The door slammed and I sighed. Knowing that she would be back sooner or late and that we would make up and carry on, out of habit if nothing else.

 

 

Then

 

I awake, with her by my side. I had been dreaming about her; our working together in Sainsbury, getting drunk together, the time I thought I had made her pregnant and she was worried whilst I was happy at the thought that I was part of her, rather than just a bit on the side, our holiday in Vienna which was not as good as I hoped, but which I still looked back on fondly.

 

There were the rows and the jealousy, my attempt to date somebody else, but which did not work because she was not Lisa. And yet on the morning of my fortieth birthday she is lying by my side and I am thankful for that, because I do not need anything else.

 

“Would you like a coffee?”

She turns and smiles at me revealing her body, which is as beautiful as I remember it from all those years ago.

“If you are making one.”

“Of course, and I bought some croissants, I will warm them up.”

“Oh how scrummy,” and she smiles at me with what must be contentment.

 

“Have you waited for me all this time?” she had asked me after we made love last night.

“Oh, I guess.”

“Well thank you, I don’t say it very often, but I am grateful. I could not have survived without you; knowing you were there if I needed you, an escape from Mark and work. I hope that it was worth it.”
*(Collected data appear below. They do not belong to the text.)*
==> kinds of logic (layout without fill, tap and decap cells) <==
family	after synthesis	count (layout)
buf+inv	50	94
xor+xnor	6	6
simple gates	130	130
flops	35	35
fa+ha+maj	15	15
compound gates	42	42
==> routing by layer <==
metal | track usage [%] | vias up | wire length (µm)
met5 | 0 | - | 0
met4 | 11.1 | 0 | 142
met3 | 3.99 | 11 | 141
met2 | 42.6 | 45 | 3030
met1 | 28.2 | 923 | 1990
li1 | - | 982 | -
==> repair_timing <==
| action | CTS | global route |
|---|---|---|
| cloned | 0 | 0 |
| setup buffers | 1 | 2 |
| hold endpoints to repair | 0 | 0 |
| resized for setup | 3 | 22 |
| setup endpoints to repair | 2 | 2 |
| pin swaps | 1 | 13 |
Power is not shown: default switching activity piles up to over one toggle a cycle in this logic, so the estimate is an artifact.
`config.mk`:
```
export PLATFORM = sky130hd
export DESIGN_NAME = fire_sequencer_flat
export DESIGN_NICKNAME = d
export VERILOG_FILES = /design/src/rtl/fire_sequencer_if.sv /design/src/rtl/fire_sequencer.sv /design/src/flat_wrapper.sv
export SDC_FILE = /design/constraint.sdc
export NUM_CORES = 1
export LEC_CHECK = 0
export BUFFER_PORTS_ARGS = -buffer_cell sky130_fd_sc_hd__buf_2
export CAP_MARGIN = 20
export CORE_MARGIN = 3
export CORE_UTILIZATION = 57
export CTS_CLUSTER_DIAMETER = 40
export DETAILED_ROUTE_END_ITERATION = 10
export MAX_ROUTING_LAYER = met4
export PLACE_DENSITY = 0.8
export SLEW_MARGIN = 10
export SYNTH_ARGS = -nofsm -noshare
export SYNTH_HDL_FRONTEND = slang
export SYNTH_SLANG_ARGS = --single-unit
```
`constraint.sdc`:
```
create_clock -name clk -period 2.86 [get_ports clk]
set_clock_uncertainty 0.2 [all_clocks]
set_input_delay 0.429 -clock clk [delete_from_list [all_inputs] [get_ports clk]]
set_output_delay 0.429 -clock clk [all_outputs]
set_load 0.005 [all_outputs]
```
`src/rtl/fire_sequencer_if.sv`:
```
// Handshake bundle shared by the fire sequencer, its request source and the downstream timer.
// master = sequencer side, slave = environment (request source plus timer).
interface fire_sequencer_if;
  logic       req_valid;
  logic [1:0] req_mode;
  logic       req_ready;
  logic       fire_valid;
  logic [1:0] mode;
  logic       fire_ready;
  logic       done;

  modport master (
    input  req_valid, req_mode, fire_ready, done,
    output req_ready, fire_valid, mode
  );

  modport slave (
    output req_valid, req_mode, fire_ready, done,
    input  req_ready, fire_valid, mode
  );
endinterface

```
`src/rtl/fire_sequencer.sv`:
```
// Queues timer fire requests and issues them one at a time to a single-shot timer,
// enforcing an idle gap after each completion and flagging timers that never finish.
//   state        | meaning
//   ST_IDLE      | queue empty, nothing offered to the timer
//   ST_ISSUE     | head request offered (fire_valid=1) until the timer accepts it
//   ST_WAIT_DONE | timer running; timeout counter advancing
//   ST_GAP       | enforced idle cycles after done or timeout
module fire_sequencer #(
  parameter int DEPTH   = 4,
  parameter int GAP     = 4,
  parameter int TIMEOUT = 300
) (
  input  logic                   clk,
  input  logic                   rst_n,
  fire_sequencer_if.master       bus,
  output logic [$clog2(DEPTH):0] pending,
  output logic [7:0]             issued,
  output logic                   timeout_err
);
  localparam int AW = $clog2(DEPTH);
  localparam int PW = AW + 1;
  localparam logic [PW-1:0] FULL     = PW'(DEPTH);
  localparam logic [3:0]    GAP_LOAD = 4'(GAP);
  localparam logic [8:0]    TMO_LAST = 9'(TIMEOUT - 1);

  typedef enum logic [1:0] {ST_IDLE, ST_ISSUE, ST_WAIT_DONE, ST_GAP} state_t;

  state_t        state;
  state_t        after_gap;
  logic [1:0]    mem [DEPTH];
  logic [AW-1:0] wr_ptr;
  logic [AW-1:0] rd_ptr;
  logic [3:0]    gap_cnt;
  logic [8:0]    tmo_cnt;
  logic          push;
  logic          pop;

  assign push      = bus.req_valid && bus.req_ready;
  assign pop       = (state == ST_ISSUE) && bus.fire_ready;
  assign after_gap = (pending != '0) ? ST_ISSUE : ST_IDLE;

  // Outputs decode registered state only, so no input reaches an output combinationally.
  assign bus.req_ready  = (pending != FULL);
  assign bus.fire_valid = (state == ST_ISSUE);
  assign bus.mode       = (state == ST_ISSUE) ? mem[rd_ptr] : 2'b00;

  always_ff @(posedge clk) begin
    if (push) mem[wr_ptr] <= bus.req_mode;
  end

  always_ff @(posedge clk or negedge rst_n) begin
    if (!rst_n) begin
      state       <= ST_IDLE;
      wr_ptr      <= '0;
      rd_ptr      <= '0;
      pending     <= '0;
      issued      <= '0;
      timeout_err <= 1'b0;
      gap_cnt     <= '0;
      tmo_cnt     <= '0;
    end else begin
      if (push) wr_ptr <= wr_ptr + AW'(1);
      if (pop) begin
        rd_ptr <= rd_ptr + AW'(1);
        issued <= issued + 8'd1;
      end
      if (push && !pop)      pending <= pending + PW'(1);
      else if (pop && !push) pending <= pending - PW'(1);

      case (state)
        ST_IDLE: begin
          if (pending != '0) state <= ST_ISSUE;
        end
        ST_ISSUE: begin
          if (bus.fire_ready) begin
            tmo_cnt <= '0;
            state   <= ST_WAIT_DONE;
          end
        end
        ST_WAIT_DONE: begin
          tmo_cnt <= tmo_cnt + 9'd1;
          // A done arriving on the timeout edge wins and leaves the error clear.
          if (bus.done || (tmo_cnt == TMO_LAST)) begin
            if (!bus.done) timeout_err <= 1'b1;
            if (GAP == 0) begin
              state <= after_gap;
            end else begin
              gap_cnt <= GAP_LOAD;
              state   <= ST_GAP;
            end
          end
        end
        ST_GAP: begin
          gap_cnt <= gap_cnt - 4'd1;
          if (gap_cnt == 4'd1) state <= after_gap;
        end
        default: state <= ST_IDLE;
      endcase
    end
  end
endmodule
```
`src/flat_wrapper.sv`:
```
// flat-port wrapper written by rule: the top's interface ports become plain ports
module fire_sequencer_flat 
#(
  parameter int DEPTH   = 4,
  parameter int GAP     = 4,
  parameter int TIMEOUT = 300
)
  (clk, rst_n, pending, issued, timeout_err, bus_req_valid, bus_req_mode, bus_fire_ready, bus_done, bus_req_ready, bus_fire_valid, bus_mode);
  fire_sequencer_if bus_i ();
  input  logic clk;
  input  logic rst_n;
  output logic [$clog2(DEPTH):0] pending;
  output logic [7:0] issued;
  output logic timeout_err;
  input wire logic [$bits(bus_i.req_valid)-1:0] bus_req_valid;
  input wire logic [$bits(bus_i.req_mode)-1:0] bus_req_mode;
  input wire logic [$bits(bus_i.fire_ready)-1:0] bus_fire_ready;
  input wire logic [$bits(bus_i.done)-1:0] bus_done;
  output wire logic [$bits(bus_i.req_ready)-1:0] bus_req_ready;
  output wire logic [$bits(bus_i.fire_valid)-1:0] bus_fire_valid;
  output wire logic [$bits(bus_i.mode)-1:0] bus_mode;
  assign bus_i.req_valid = bus_req_valid;
  assign bus_i.req_mode = bus_req_mode;
  assign bus_i.fire_ready = bus_fire_ready;
  assign bus_i.done = bus_done;
  assign bus_req_ready = bus_i.req_ready;
  assign bus_fire_valid = bus_i.fire_valid;
  assign bus_mode = bus_i.mode;
  fire_sequencer #(.DEPTH(DEPTH), .GAP(GAP), .TIMEOUT(TIMEOUT)) u_core (.clk(clk), .rst_n(rst_n), .bus(bus_i), .pending(pending), .issued(issued), .timeout_err(timeout_err));
endmodule
```
==> metrics.md, run 1 <==
| Metric | Value |
|---|---|
| CTS Buffer Depth | `2` |
| R2R cell count | `8` |
| Mapped cell area | `0.00198 mm²` |
| Worst-path fanout max | `8` |
| Clk Latency, worst-skew pair | `0.34 ns` |
| Crit path DAT | `2.68 ns` |
| Routability Congestion | `0.774` |
| WS Path Type | `reg2reg` |
| Pins over their slew limit | `0` |
| Gate Count Post-Synth | `170` |
| Layout cell share with drive strength beyond 1 | `0.204` |
| Setup TNS | `0 ns` |
| Number of core rows | `20` |
| DR pass1 iterations | `4` |
| Comb power frac | `0.399` |
| Fin nets | `222` |
| Ant. Diodes | `0` |
| Pre-CTS WS | `0.260 ns` |
| Status | `finished, final reports clean` |
| TritonCTS clock tree | `built` |
| DR vias/cell | `5.40` |
| Seq/Total Area, Yosys | `0.513` |
| Largest net degree at the start of global routing | `32` |
| Int Power | `1460 µW` |
| Startpoint class of the critical path | `flip-flop` |
| Post-synth EDFFs | `8` |
| Final cycle utilization of the critical path | `0.927` |
| Hold path startpoint | `bus_req_mode[0]` |
| Switching share of power | `0.358` |
| #FFs+latches synth | `39` |
| Sequential share of power | `0.405` |
| Maximum vdd drop | `0.705 mV` |
| M1 WL | `1.43 mm` |
| Residual DRC | `0` |
| Mean post-synth cell area | `11.7 µm²` |
| Layout Area Growth over Synthesis | `14.0%` |
| CTS clk-pin slew, worst paths | `0.11 ns` |
| Slew margin rel. | `0.532` |
| CP Data Required Time | `2.89 ns` |
| MaxCap Viol Count | `0` |
| Power per cell area | `1010 mW/mm²` |
| Synth unique cells | `40` |
| Hold crit path type | `in2reg` |
| Worst path max stage delay | `0.46 ns` |
| Fmax | `0.377 GHz` |
| Final Routed Wirelength | `3.46 mm` |
| Initial Util | `0.623` |
| CP max-delay cell | `dfrtp_1` |
| GRT overflow | `0` |
| Wire length of the first global-routing pass | `6.41 mm` |
| Leakage | `0.00104 µW` |
| Post-route setup slack | `0.208 ns` |
| Cell Chain, Critical Path | `inv_1 > ha_1 > and2_0 > clkinv_1 > ha_1 > inv_1 > fa_1 > mux2_2` |
| CTS buffer count | `5` |
| DP Wirelength | `2.62 mm` |
| Post-synth ARST share | `0.795` |
| Sw Pwr | `814 µW` |
| Count of final hold-check violations | `0` |
| IO Count | `23` |
| Unrepaired setup endpoints after global routing | `false` |
| Crit end category | `flip-flop` |
| Crit. path cell count | `8` |
| Top post-synthesis cells by area | `dfrtp_1, edfxtp_1, ha_1` |
| Initial antenna violation count | `0` |
| Overall Global Routing Usage | `0.203` |
| Setup violators final | `0` |
| Fillers | `243` |
| Top sig layer | `met4` |
| Clock power share | `0.197` |
| Reg-to-Reg Start | `u_core.state[1]` |
| Period minus WS final | `2.65 ns` |
| Hold Path End | `u_core.mem[3][0]` |
| Post-route antenna net violation count | `0` |
| DIE HEIGHT | `64.9 µm` |
| WHS Path Cells | `1` |
| Ys Warns | `0` |
| Die area | `0.00422 mm²` |
| Pwr Total | `2280 µW` |
| Core ar. | `0.00318 mm²` |
| CP top delay family | `adder cells` |
| 1st-iter DRT viols | `96` |
| H-Tree Depth | `2` |
| Routed via count | `1322` |
| Clock sinks | `39` |
| Crit path buf inv count | `3` |
| Most common cell in the netlist | `dfrtp_1` |
| R2R Setup Slk | `0.21 ns` |
| Synth area leader | `dfrtp_1` |
| Synth top area share | `0.392` |
| Wire per inst | `14.1 µm` |
| Vias in the first global route | `1437` |
| Synth cell count leaders | `dfrtp_1, xnor2_1, ha_1, nor2_1, nand2_1` |
| Die W | `64.9 µm` |
| Clock Tree Root | `clkbuf_4` |
| Metal3 WL | `115 µm` |
| PortBufs | `22` |
| Reg-to-Reg End | `u_core.pending[1]` |
| Tightest Pin Transition | `0.702 ns` |
| Syn Nets | `192` |
| Met2 WL | `1.85 mm` |
| Ys flop type | `dfrtp_1` |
“Of course it was, every lonely minute, every jealous thought. There was never a doubt.”

 

 

Now

 

I stand in the kitchen and make coffee in my favourite blue mug. I remember Lisa well, that crazy few months of passion and lust, and then the final argument which was going to happen sooner or later, and then our final parting, she left the supermarket a few days later and I never saw her again, whilst soon I got that job at Beeston Comp, where I am still teaching all these years later; and will probably stay until I retire.

 

Perhaps two other people could have made it work; if I had been less jealous, and Lisa so honest. But it was not for us, not then and not now.

 

I return to my bed and drink my coffee and eat my croissant, wondering how I am going to fill my day. Notts County are playing at home this afternoon, so I might call my friend Pete and arrange to meet up and go to the game, and get a drink after, but no matter how drunk I get I will never tell anyone about Lisa, my lost love. She is too precious for the common herd, or perhaps the relationship was too flawed to bring up to the light.

 

Or I could do what I often do and visit the second-hand bookshops on Mansfield Road and then read in the Arboretum and hope that she will be there, alone and waiting for me, because in the end this is all I have, even after all this time.